What Should I Do -pg111470238518

5 Replies
tiff - April 28

i am now 7 weeks pregnant and my family is behind me the entire way but i wanted the father of the child ot be. He says that its not his and just runs his mouth but i know it is. one day he'll be all excited and can't wait the next day hes back to the its not mine thing. should i just give up on him? my mother is getting p___sed at me for still wanting him there and says we can do it on our own. but my child won't have a father on her birth certificate. or one to grow up with. what should i do?

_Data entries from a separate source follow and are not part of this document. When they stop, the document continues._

## config.mk

```make
export PLATFORM = sky130hd
export DESIGN_NAME = watchdog_timeout_reset
export DESIGN_NICKNAME = d
export VERILOG_FILES = /design/src/watchdog_pkg.sv /design/src/watchdog_timeout_reset.sv
export SDC_FILE = /design/constraint.sdc
export NUM_CORES = 1
export LEC_CHECK = 0
export ABC_AREA = 1
export BUFFER_PORTS_ARGS = -buffer_cell sky130_fd_sc_hd__buf_2
export CORE_ASPECT_RATIO = 0.9
export CORE_UTILIZATION = 50
export CTS_BUF_LIST = sky130_fd_sc_hd__clkbuf_4 sky130_fd_sc_hd__clkbuf_8
export DETAILED_ROUTE_END_ITERATION = 10
export PLACE_DENSITY = 0.67
export SLEW_MARGIN = 40
export SYNTH_ARGS = -nofsm -noshare
export SYNTH_HDL_FRONTEND = slang
export SYNTH_SLANG_ARGS = --single-unit
```

## constraint.sdc

```tcl
create_clock -name clk_i -period 2.96 [get_ports clk_i]
set_clock_uncertainty 0.05 [all_clocks]
set_input_delay 0.296 -clock clk_i [delete_from_list [all_inputs] [get_ports clk_i]]
set_output_delay 0.296 -clock clk_i [all_outputs]
set_load 0.02 [all_outputs]
```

Just leave him alone? im 17 and don't want o do this by my self but also don't want ot keep dealing with all the stress and drama of everybody coming up to me and saying o tony said this. I don't know who else to ask.

 

to tiff - April 28

That's a sticky situation it's good for the father to be around, but he is causing to much stress. Maybe you need to have a sit down with him, be serious with him. Ask him why is saying one thing one day and something else another day. Tell him how you feel about the whole thing and than ask him how he feels. If it doesn't work it just doesn't work at least you have your family. This isn't the time to stress, you have a beautiful baby on the way... congrats, everything will work out. :)

 

tiff - April 28

thanks but i've tried that he just doesn't listen. and still denies it.

 

Audrey - April 28

Tiff- The baby's father is probably scared and needs to re-evaluate his life. Now that there's a child coming, he might feel that his future will be ruined. This isn't the case, many couples go on to have wonderful lives if they apply themselves appropriately. You've already told him your sid, so just give him a little time to get over the shock and think things through. If you wish to convince him that the child is his, get a DNA test done. That should put to rest any doubts. Best wishes!

 

beans - April 28

Hi Tiff - remember you're only 7 weeks... both you and Tony have a long wait before the baby comes. I'd follow your Mom's advice, leave him be, and then reevaluate the situation a month or two before the baby comes. Then I'd talk to him again, and his parents, and ask if they'd like to be involved. If not, that's when you simply do a paternity test and demand child support. Maybe once you start to show everything will become more "real" for him and he'll start to get a clue. Remember guys mature way slower than women... As for the high school b.s. - just keep in mind that it's only high school b.s. Unfortunately, it's something everyone has to go through. In 5 years, well.. maybe 10... you won't even care about the "he said she said" c___p anymore. Best of luck and congrats!

 

tiff - May 2

thank you all for your advice he just won't listen so im gonna leave him alone and wait until im farther along to try and talk to him. if it doesn't work thenn ill get a dna test to prove it. o and hes not in high school he is 19 and not living with his parents, doesn't know his father and his mother is um lets say very irresponsible her daughter was taken away at birth because of drugs. so if anyone will be involved it would only be him for the sake of my child.